TNF is a product of macrophages and is known to produce multiple effects on cells, including platelets. TNF is one of the main mediators of pathologic responses during septic shock. TNF also plays a key role in the cellular signaling process and regulates the synthesis of certain mediators of inflammation, necrosis, and activation. Increased circulating concentrations of TNF are found in patients with thrombotic disorders associated with cancer. Leukotriene [C.sub.4] is a metabolite of arachidonic acid that is found in the white cells. In thrombotic complications associated with inflammation, this analyte of cellular activation is also increased. PAF is synthesized by mast cells and is increased in the circulating blood of patients with mast cell activation. During transplant rejection, the concentrations of TNF, PAF, and leukotriene [C.sub.4] are increased substantially. Furthermore, in various thrombotic disorders where mast cells are involved, the PAF concentration is increased.

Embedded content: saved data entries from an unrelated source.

[src/rtl/ram_pkg.sv]
// ram_pkg -- shared definitions for the RAM BIST engine.
//   ADDR_W_DEF / DATA_W_DEF : default RAM geometry (1024 x 8)
//   state_t                 : BIST controller state encoding
package ram_pkg;

  localparam int ADDR_W_DEF = 10;
  localparam int DATA_W_DEF = 8;

  typedef enum logic [2:0] {
    ST_IDLE,
    ST_WRITE,
    ST_READ,
    ST_DRAIN,
    ST_DONE
  } state_t;

endpackage

[src/rtl/ram_bist_patgen.sv]
// ram_bist_patgen -- test pattern word for one address.
//   addr_lsb : low DATA_W bits of the RAM address
//   seed     : run seed
//   pass     : 0 = true pattern, 1 = complemented pattern
//   word     : pattern word
module ram_bist_patgen #(
  parameter int DATA_W = 8
) (
  input  logic [DATA_W-1:0] addr_lsb,
  input  logic [DATA_W-1:0] seed,
  input  logic              pass,
  output logic [DATA_W-1:0] word
);

  logic [DATA_W-1:0] base;

  assign base = addr_lsb ^ seed;
  assign word = pass ? ~base : base;

endmodule

[src/rtl/ram_bist.sv]
// ram_bist -- two-pass write/read-back self test for a synchronous RAM.
// Ports:
//   clk, rst              : clock, asynchronous active-high reset
//   start, seed           : launch request (IDLE/DONE only) and pattern seed
//   addr, din, w_en, dout : RAM interface (dout valid one cycle after addr)
//   busy, done            : run in progress / run complete (sticky)
//   fail, fail_addr/data  : sticky failure flag, first failing address and read value
//   err_cnt               : saturating mismatch count, present only when
//                           RAM_BIST_ERRCNT_EN is defined
module ram_bist
  import ram_pkg::*;
#(
  parameter int ADDR_W = ADDR_W_DEF,
  parameter int DATA_W = DATA_W_DEF
) (
  input  logic              clk,
  input  logic              rst,
  input  logic              start,
  input  logic [DATA_W-1:0] seed,
  output logic [ADDR_W-1:0] addr,
  output logic [DATA_W-1:0] din,
  output logic              w_en,
  input  logic [DATA_W-1:0] dout,
  output logic              busy,
  output logic              done,
  output logic              fail,
  output logic [ADDR_W-1:0] fail_addr,
  output logic [DATA_W-1:0] fail_data
`ifdef RAM_BIST_ERRCNT_EN
  ,
  output logic [ADDR_W:0]   err_cnt
`endif
);

  localparam logic [ADDR_W-1:0] ADDR_MAX = '1;

  state_t            state_reg, state_next;
  logic              pass_reg, pass_next;
  logic [ADDR_W-1:0] addr_reg, addr_next;
  logic [DATA_W-1:0] seed_reg, seed_next;
  logic              cmp_valid_reg;
  logic [ADDR_W-1:0] cmp_addr_reg;
  logic              start_ok;
  logic              mismatch;
  logic [DATA_W-1:0] wr_word;
  logic [DATA_W-1:0] exp_word;

  assign start_ok = start && (state_reg == ST_IDLE || state_reg == ST_DONE);

  always_comb begin
    state_next = state_reg;
    pass_next  = pass_reg;
    addr_next  = addr_reg;
    seed_next  = seed_reg;
    case (state_reg)
      ST_IDLE, ST_DONE: begin
        if (start) begin
          state_next = ST_WRITE;
          pass_next  = 1'b0;
          addr_next  = '0;
          seed_next  = seed;
        end
      end
      ST_WRITE: begin
        if (addr_reg == ADDR_MAX) begin
          state_next = ST_READ;
          addr_next  = '0;
        end else begin
          addr_next = addr_reg + 1'b1;
        end
      end
      ST_READ: begin
        addr_next = addr_reg + 1'b1;
        if (addr_reg == ADDR_MAX) begin
          state_next = ST_DRAIN;
          addr_next  = '0;
        end
      end
      ST_DRAIN: begin
        addr_next = '0;
        if (!pass_reg) begin
          state_next = ST_WRITE;
          pass_next  = 1'b1;
        end else begin
          state_next = ST_DONE;
        end
      end
      default: state_next = ST_IDLE;
    endcase
  end

  // Write data is generated for the *next* address so din/w_en can be
  // registered and still line up with addr.
  ram_bist_patgen #(.DATA_W(DATA_W)) u_patgen_wr (
    .addr_lsb (addr_next[DATA_W-1:0]),
    .seed     (seed_next),
    .pass     (pass_next),
    .word     (wr_word)
  );

  // Expected data for the address read one cycle earlier.
  ram_bist_patgen #(.DATA_W(DATA_W)) u_patgen_exp (
    .addr_lsb (cmp_addr_reg[DATA_W-1:0]),
    .seed     (seed_reg),
    .pass     (pass_reg),
    .word     (exp_word)
  );

  assign mismatch = cmp_valid_reg && (dout != exp_word);

  always_ff @(posedge clk or posedge rst) begin
    if (rst) begin
      state_reg     <= ST_IDLE;
      pass_reg      <= 1'b0;
      addr_reg      <= '0;
      seed_reg      <= '0;
      cmp_valid_reg <= 1'b0;
      cmp_addr_reg  <= '0;
      din           <= '0;
      w_en          <= 1'b0;
      busy          <= 1'b0;
      done          <= 1'b0;
      fail          <= 1'b0;
      fail_addr     <= '0;
      fail_data     <= '0;
    end else begin
      state_reg     <= state_next;
      pass_reg      <= pass_next;
      addr_reg      <= addr_next;
      seed_reg      <= seed_next;
      cmp_valid_reg <= (state_reg == ST_READ);
      cmp_addr_reg  <= addr_reg;
      w_en          <= (state_next == ST_WRITE);
      din           <= (state_next == ST_WRITE) ? wr_word : '0;
      busy          <= (state_next == ST_WRITE) || (state_next == ST_READ) ||
                       (state_next == ST_DRAIN);
      if (start_ok) begin
        done      <= 1'b0;
        fail      <= 1'b0;
        fail_addr <= '0;
        fail_data <= '0;
      end else begin
        if (state_reg == ST_DRAIN && pass_reg) done <= 1'b1;
        // Only the first mismatch of a run is recorded.
        if (mismatch && !fail) begin
          fail      <= 1'b1;
          fail_addr <= cmp_addr_reg;
          fail_data <= dout;
        end
      end
    end
  end

  assign addr = addr_reg;

`ifdef RAM_BIST_ERRCNT_EN
  always_ff @(posedge clk or posedge rst) begin
    if (rst) begin
      err_cnt <= '0;
    end else if (start_ok) begin
      err_cnt <= '0;
    end else if (mismatch && (err_cnt != {(ADDR_W+1){1'b1}})) begin
      err_cnt <= err_cnt + 1'b1;
    end
  end
`endif

endmodule

[config.mk]
export PLATFORM = sky130hd
export DESIGN_NAME = ram_bist
export DESIGN_NICKNAME = d
export VERILOG_FILES = /design/src/rtl/ram_pkg.sv /design/src/rtl/ram_bist_patgen.sv /design/src/rtl/ram_bist.sv
export SDC_FILE = /design/constraint.sdc
export NUM_CORES = 1
export LEC_CHECK = 0
export BUFFER_PORTS_ARGS = -buffer_cell sky130_fd_sc_hd__buf_2
export CORE_UTILIZATION = 55
export CTS_CLUSTER_SIZE = 30
export DETAILED_ROUTE_END_ITERATION = 8
export GPL_TIMING_DRIVEN = 0
export PLACE_DENSITY = 0.83
export SLEW_MARGIN = 30
export SYNTH_ARGS = -nofsm -noshare
export SYNTH_HDL_FRONTEND = slang
export SYNTH_HIERARCHICAL = 1
export SYNTH_SLANG_ARGS = --single-unit
[constraint.sdc]
create_clock -name clk -period 2.4 [get_ports clk]
set_input_delay 0.36 -clock clk [delete_from_list [all_inputs] [get_ports clk]]
set_output_delay 0.36 -clock clk [all_outputs]
set_load 0.02 [all_outputs]
### After elaboration in Yosys (flattened, before gate mapping)

Cells that the tools add are included.

* register bits: 63
* latch bits: 0
* RAM bits: 0
* bits in read-only memories: 0
* input bits: 19
* logic and storage cells: 67
* memories: 0

* add/sub/neg operators: 1
* multipliers: 0
* divide/modulo/power cells: 0
* magnitude comparators: 0
* eq/ne operators: 10
* shift-type cells: 0
* multiplexer cells: 23
* bitwise gates (word level): 4
* reductions and logical operators: 15

Operators with widths (number)
* 2-to-1 mux 8 bit: 7
* 2-to-1 mux 10 bit: 4
* one-hot mux 10 bit (3 select lines): 1
* inverter 8 bit: 2
* bitwise XOR 8 bit: 2
* == test 3 x 2 -> 1 bit (second input constant): 4
* 2-to-1 mux 3 bit: 4
* one-hot mux 3 bit (4 select lines): 1
* adder 10 x 1 -> 10 bit (second input constant): 1
* == test 10 bit (second input constant): 1
* != test 8 bit: 1
* == test 3 x 1 -> 1 bit (second input constant): 2
* 2-to-1 mux 1 bit: 5
* logical AND 1 bit: 4
* nonzero test 2 bit: 2
* OR reduction 2 bit: 2
* == test 3 bit (second input constant): 1
* zero test 3 bit: 1
* logical OR 1 bit: 3
* nonzero test 3 bit: 1
* != test 2 bit (second input constant): 1
* one-hot mux 1 bit (2 select lines): 1
* AND reduction 2 bit: 1
* zero test 1 bit: 1

### Depth between registers and ports, before layout

Gate-level depths: netlist (run 1).

* depth after elaboration: 8
* mapped depth: 8
* gate-level depth less buffers: 7

### By module

The synthesis (run 1) kept the hierarchy.

Modules (own cells, without submodules)
* ram_bist: times used 1, cells each 254, area an instance 2690.1 µm²
* ram_bist_patgen: times used 2, cells each 9, area an instance 201.4 µm²

### Worst setup path before layout (run 1)

Ideal clock, no wire load.

* path kind: register to register
* start point: register pass_reg
* end point: register fail_addr[0]
* library setup time: 0.131 ns
* arrival time: 2.063 ns
* path slack: 0.207 ns
* cell stages (with the launch flop): 9
* path buffers: 3
* period minus slack after synthesis: 2.193 ns
* cell sequence: dfrtp_1 > buf_6 > xor3_1 > xor2_1 > nor4_1 > a21oi_1 > buf_2 > buf_2 > mux2i_1

* longest elaborated chain between the ends: 5

Ends and longest elaborated chain
* start, declared: RTL line ram_bist.sv:38 `logic pass_reg, pass_next;`
* start signal, assigned: RTL line ram_bist.sv:128 `pass_reg <= pass_next;`
* 2-to-1 mux 8 bit: RTL line ram_bist_patgen.sv:18 `assign word = pass ? ~base : base;`
* named net exp_word[3]: RTL line ram_bist.sv:46 `logic [DATA_W-1:0] exp_word;`
* != test 8 bit: RTL line ram_bist.sv:109 `assign mismatch = cmp_valid_reg && (dout != exp_word);`
* logical AND 1 bit: RTL line ram_bist.sv:109
* logical AND 1 bit: RTL line ram_bist.sv:145 `if (mismatch && !fail) begin`
* nonzero test 2 bit (no source line)
* end signal, assigned: RTL line ram_bist.sv:147 `fail_addr <= cmp_addr_reg;`
* end, declared: RTL line ram_bist.sv:27 `output logic [ADDR_W-1:0] fail_addr,`

The timed path passes the listed nets, and every way through them passes these cells.
A chain may end at the register's enable or synchronous reset.

### Worst setup path in the final report (run 1)

* start point: register pass_reg
* end point: register fail_addr[9]

Same word-level chain as after synthesis.

==> results of run 1 <==
[per-layer routing]
layer	vias to the layer above	global-route usage, %	share of wire (%)
met5	-	0	0
met4	0	11.7	2.4
met3	20	4.17	6.6
met2	106	38.1	45
met1	1111	33.1	45
li1	1072	-	-
[final timing paths]
kind,startpoint,cells past startpoint,to,slack [ps]
max in group asynchronous,rst,4,addr[0],1380
min in group asynchronous,rst,3,fail_data[0],510
worst max-delay path,pass_reg,8,fail_addr[9],50
worst min-delay path,seed[7],3,seed_reg[7],270
worst max register to register,pass_reg,8,fail_addr[9],50
worst min register to register,addr[3],0,cmp_addr_reg[3],460
[power by group]
part / leakage (nW) / switching, mW / internal [mW]
sequential: 0.764 / 0.00979 / 1.08
clock: 0.105 / 0.437 / 0.585
combinational: 0.984 / 0.0831 / 0.0659
total: 1.85 / 0.530 / 1.73
[worst max-delay path, cell delays in order, from the launching register on]
cell,delay [ps]
dfrtp_2,430
buf_6,150
xor3_1,430
xor2_1,180
nor4_2,360
a21oi_1,120
buf_4,200
buf_4,210
mux2i_1,140
[per-stage QoR]
stage | power (mW) | cells
global route | 2.33 | 417
finish | 2.26 | 417
CTS | 2.28 | 416
floorplan | 1.20 | 272
global placement | 1.25 | 400
detailed placement | 1.26 | 401
[logic make-up (layout without fill, tap and decap cells)]
kind of cell	Yosys count	after routing	share of synthesized area (%)
DFF	63	63	51.0
buffers and inverters	18	93	3.28
muxes	19	19	6.19
xor gates and xnor gates	26	26	15.1
adders and majority gates	1	1	0.404
AOI/OAI and AO/OA	31	31	7.08
and+or+nand+nor	114	114	17.0
[placed cells by master (no fill, tap or decap), types with 2 or more instances in the layout]
cell | netlist | routed
xor2_1 | 10 | 10
clkinv_4 | 0 | 2
buf_4 | 0 | 3
inv_1 | 4 | 3
nor4_2 | 0 | 2
nand3_1 | 8 | 8
nand2_1 | 72 | 72
clkinvlp_4 | 0 | 2
buf_2 | 3 | 59
xor3_1 | 16 | 16
a31oi_1 | 5 | 5
dfrtp_1 | 63 | 61
o21ai_0 | 5 | 5
o21a_1 | 2 | 2
mux2i_1 | 18 | 18
nand4_1 | 2 | 2
buf_6 | 4 | 4
dfrtp_2 | 0 | 2
nor2_1 | 5 | 5
nor3_1 | 2 | 2
bufinv_16 | 0 | 2
nand2b_1 | 5 | 5
clkbuf_1 | 6 | 4
clkbuf_8 | 0 | 9
a21oi_1 | 6 | 6
and2_1 | 9 | 9
[layout make-up]
| cell class | instances | area (µm²) |
|---|---|---|
| clock buffer | 9 | 124 |
| inverter | 4 | 17.5 |
| timing repair buffer | 61 | 328 |
| multi-input combinational | 191 | 1430 |
| tap | 70 | 87.6 |
| clock inverter | 7 | 97.6 |
| buffer | 12 | 83.8 |
| sequential | 63 | 1580 |
| fill | 409 | 1530 |
[timing repair]
action | 4_1_cts | 5_1_grt
endpoints found under the setup margin | 12 | 12
buffers inserted | 0 | 1
hold buffers | 1 | 0
hold endpoints to repair | 21 | 0
resized for setup | 3 | 4
pin swaps | 0 | 1
==> metrics list, run 1 <==
- Clock-pin transition on the worst setup and hold timing paths: 70 ps
- Dividing the detail-routed via count by the number of cells gives approximately 5.5.
- Minimum setup slack after placement: -115 ps
- Wire length per cell: about 16 µm
- Initial Utilization: about three fifths
* Synth-to-layout area growth: 21.1%
* Type of element capturing the critical path: flip-flop
- The via count of the first global-routing pass came to 2204.
- The number of nets in the synthesized netlist is ~300.
- Port buffer count: between 50 and 60
- Sequential elements use around half of the synthesized area.
* Synthesized area: approximately 0.0031 mm²
* Pwr/cell area: approximately 600 mW/mm²
* Arr. time, crit path: between 2000 and 3000 ps
* Clock sink total: 63
* Final core utilization: around 71%
- VDD sags by at most between 0.0003 and 0.0004 V.
- #FFs+latches synth: 63
- The Yosys step of the flow raised 6 warnings.
* Placement row count: 26
* Root buf cell: clkbuf_8
- Mean instance size in the synthesized netlist: 11.4 µm²
- Along the worst path, the maximum fanout reaches 10.
- The die covers just under 0.006 mm².
* Netlist cell types: 44
* Antenna Violating Nets Remaining: 0
- The first global-routing pass estimated 11000 µm of wire.
- The repair_antennas step left the layout with diodes totalling 0.
* Top-Level Pins: between 50 and 60
- In this run the worst hold path is classified as input port to flip-flop.
* Slew at the pin closest to its max-slew limit: 709 ps
- Final TNS setup: 0 ps
- Total Wirelength: 6750 µm
- Of the post-synthesis cell area, the dominant cell type holds between 50 and 60%.
- Maximum Capacitance Violations: 0
* Number of buffers between clock root and the deepest sink: 2
- Syn Inst Count: 272
- Time the worst path needs with I/O delays and setup: 2350 ps
- Crit Path Class: flip-flop to flip-flop
* Placed cell areas: ~0.0035 mm²
- Vias: around 2300
- The run finished with clean final reports.
* Commonest cells in the netlist: nand2_1 (72), dfrtp_1 (63), mux2i_1 (18)
* Library cell occupying the most area in the post-synthesis netlist: dfrtp_1
- TritonCTS built the clock tree.
- The post-route netlist has between 20 and 30% of its cells at a drive strength greater than 1.
- In this run the static leakage power is 1.85 nW.
* Cells taking the most area after synthesis: dfrtp_1 (51%), xor3_1 (12%), nand2_1 (8.7%), mux2i_1 (5.8%), xor2_1 (2.8%)
- Number of design rule violations left after detail routing: 0
- Yosys mapped a number of flops with a built-in enable equal to 0.
- Maximum clock frequency: approximately 430 MHz
- Most used flip-flop cell after synthesis: dfrtp_1
- After routing the design area is ~0.0037 mm².
* First-pass detailed-route iteration total: 4
- The number of antenna violations at the first check in global routing is 0.
- Largest net degree at the start of global routing: between 40 and 50
- Detailed placement finished with a half-perimeter wire length of about 4600 µm.
- Weighted congestion reported at the end of routability-driven placement: 0.880
- Headroom to the max-slew limit came out at ~52%.
* # H-tree levels: 3
- The tightest hold path in the finished design has a slack of roughly 270 ps.
- CP required: roughly 2600 ps
- In the global route stage, overall resource usage came out at between 20% and 30%.
- For the final database, setup skew stands at ~7 ps.
* Die W: between 70 and 80 µm
- Setup violations remaining at the end of the flow were counted as 0.
- Clock latency of the later-clocked register in the worst-skew pair: ~340 ps
- Post-route clock period utilization: a little over nine tenths
- For this run the aggregate overflow at the end of global routing stands at 0.
* Initial DRC Count: 167
- Nets: 362
- After floorplanning, the core was sized to cover approximately 0.0053 mm².
- Overall die height: approximately 77 µm
- Cell with the most instances after synthesis: nand2_1
* Post-layout worst setup margin: 54.9 ps
- Fin. Hold Viols: 0
- The final number of max-transition violations is 0.
* Category of the worst setup path launch point: flip-flop
- Counting the buffers created by CTS gives 9.
- Of all flip-flops after synthesis, the portion carrying an async set or reset was 100%.
Power figures use the tool's default switching activity.
==> run 2: changes to the inputs <==
--- a/config.mk
+++ b/config.mk
@@ -10,7 +10,7 @@
 export CTS_CLUSTER_SIZE = 30
 export DETAILED_ROUTE_END_ITERATION = 8
 export GPL_TIMING_DRIVEN = 0
-export PLACE_DENSITY = 0.83
+export PLACE_DENSITY = 0.79
 export SLEW_MARGIN = 30
 export SYNTH_ARGS = -nofsm -noshare
 export SYNTH_HDL_FRONTEND = slang
==> run 2 against run 1 <==
  * Sequential share of layout area decreased by 0.46 points
  * Critical path type unchanged
  * Design area increased by 1.1%
  * Global-route usage decreased by 0.32 points
  * First-iteration DRC count increased by 22%
  * Hold slack got worse by 1.6 ps
  * Largest power group unchanged
  * Core utilization increased by 0.78 points
  * Highest routed layer unchanged
  * Combinational power about the same
==> metrics list, run 2 (synthesized netlist as in run 1, its figures left out) <==
- Status: completed (unchanged)
- The wire length of the first global-routing pass is 10900 µm (was 11000 µm).
- Post-route clock period utilization: 97.1% (was 97.7%)
- Clock-pin transition on the worst setup and hold timing paths: 80 ps (was 70 ps)
* Nets: 367 (was 362)
* Crit Path Class: flip-flop to flip-flop (unchanged)
- CP required: 2660 ps (was 2620 ps)
* Category of the worst setup path launch point: flip-flop (unchanged)
- The transition time of the tightest slew-check pin is 610 ps (was 709 ps).
* RSZ-0062 raised after global routing: no
- Post-layout worst setup margin: 68.9 ps (was 54.9 ps)
* Type of element capturing the critical path: flip-flop (unchanged)
* Total clock buffers created by CTS: 9 (unchanged)
- Storage cell area: 0.00158 mm² (unchanged)
- The number of diodes was 0 (unchanged).
- Pwr/cell area: 597 mW/mm² (was 604 mW/mm²)
- Most frequent cells in the layout: nand2_1 (72), dfrtp_1 (61), buf_2 (59), mux2i_1 (18), xor3_1 (16) (unchanged).
* Clock skew after layout: 8.44 ps (was 6.96 ps)
* Half-perimeter wire length after placement: 4590 µm (about the same)
- Largest net degree at the start of global routing: 44 (was 43)
- The hold violation count in the final report came to 0 (unchanged).
* Slew Viols, Final: 0 (unchanged)
* Maximum Capacitance Violations: 0 (unchanged)
- Number of design rule violations left after detail routing: 0 (unchanged)
- Clock sink total: 63 (unchanged)
- Die area: 0.00593 mm² (unchanged)
- The mean routed wirelength per cell came to 15.4 µm (was 16.2 µm).
- The layout cell share with drive strength beyond 1 is 29.0% (was 28.0%).
- The clock root buffer master was clkbuf_8 (unchanged).
* Arr. time, crit path: 2590 ps (was 2560 ps)
- The y dimension of the die was 77.0 µm (unchanged).
- Footprint of the multi-input gates: 0.00143 mm² (about the same)
* Cell leakage power: 1.88 nW (was 1.85 nW)
- Overflow left after global routing: 0 (unchanged)
* TritonCTS clock tree: built (unchanged)
- Commonest non-fill, non-tap cell in the layout: nand2_1 (unchanged)
- Maximum fanout count along the critical path: 10 (unchanged)
- Number of buffers between clock root and the deepest sink: 2 (unchanged)
- The count of boundary I/O pins is 59 (unchanged).
- Time the worst path needs with I/O delays and setup: 2330 ps (was 2350 ps)
* Placeable Area: 0.00527 mm² (unchanged)
- The via count of the first global-routing pass came to 2187 (was 2204).
* First-pass detailed-route iteration total: 4 (unchanged)
- Vias: 2264 (was 2309)
- The number of nets with antenna violations after detailed routing was 0 (unchanged).
- The register-to-register setup slack is 70 ps (was 50 ps).
- Port buffer count: 58 (unchanged)
- Min-Delay Path Class: input port to flip-flop (unchanged)
- Initial DRC Count: 203 (was 167)
* Final setup viols: 0 (unchanged)
- GRT Util Overall: 24.0% (was 24.4%)
- The filler cell count in the final layout is 395 (was 409).
- The detailed-route wire length was 6510 µm (was 6750 µm).
- Final TNS setup: 0 ps (unchanged)
* Number of antenna violations at the first check in global routing: 0 (unchanged)
* Clock latency of the later-clocked register in the worst-skew pair: 340 ps (about the same)
* Vias per cell: 5.36 (was 5.54)
- Synth-to-layout area growth: 22.4% (was 21.1%)
- Placement row count: 26 (unchanged)
- Die W: 77.0 µm (unchanged)
* Minimum setup slack after placement: -122 ps (was -115 ps)
- The maximum vdd ir drop is 0.000348 V (was 0.000347 V).
- Weighted congestion reported at the end of routability-driven placement: 0.875 (was 0.880)
- Maximum clock frequency: 429 MHz (was 426 MHz)
- # H-tree levels: 3 (unchanged)
- The remaining max-slew budget at the tightest pin is 59.2% (was 52.5%).
* Initial Utilization: 58.7% (unchanged)
run 2: cell count changes in the layout (fill, tap and decap cells not counted):
| cell | before | now |
|---|---|---|
| nor3b_4 | 0 | 1 |
| buf_4 | 3 | 7 |
| clkbuf_2 | 0 | 1 |
| nor3b_2 | 1 | 0 |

Newer and reliable immunoassay methods for quantification of antiphospholipids have recently become available. The presence of anti-phospholipid antibodies is linked with arterial and venous thrombotic disorders (23). These antibodies are generated by changes in the vascular lipid membrane. Individual methods for the quantification of these antibodies and a collective concentration of these anti-phospholipid antibodies, therefore, provide a reliable means of detecting this syndrome. vWF is also increased in various prethrombotic states involving both the arterial and venous systems. This protein is involved in the functionality of platelets. Plasma concentrations of vWF can be readily measured using an antigenic or a functional method.
In addition to the generation of various thrombogenic analytes in blood, several other plasma analytes have been identified as potential risk factors for the coronary artery disease (24-29). These include hyperhomocysteinemia, factor V Leiden, antibodies to Helicobacter pylori, polymorphism of factor V, VII, and fibrinogen, and increased concentrations of factors VII and fibrinogen. The simultaneous presence of two or more of these risk factors greatly enhances the risk for MI. Thus, a screening that includes some of these tests might be useful in identifying high-risk groups.
Methods Used for Thrombogenic Tests
The chemical nature and the reference values of these thrombogenic laboratory tests are listed in Table 3. As can be seen, these analytes are a heterogeneous group of chemicals representing peptides, proteins, lipids, glycoproteins, lipoproteins, and molecular complexes. The circulating amount of these analytes at resting stages also represents a wide range. However, most of these analytes are present in extremely low amounts (ng-[microg/L) Some of these analytes are not present at resting stages and can only be found during active pathologic states. The circulating half-life of these analytes are rather short unless the pathophysiologic event is persistent.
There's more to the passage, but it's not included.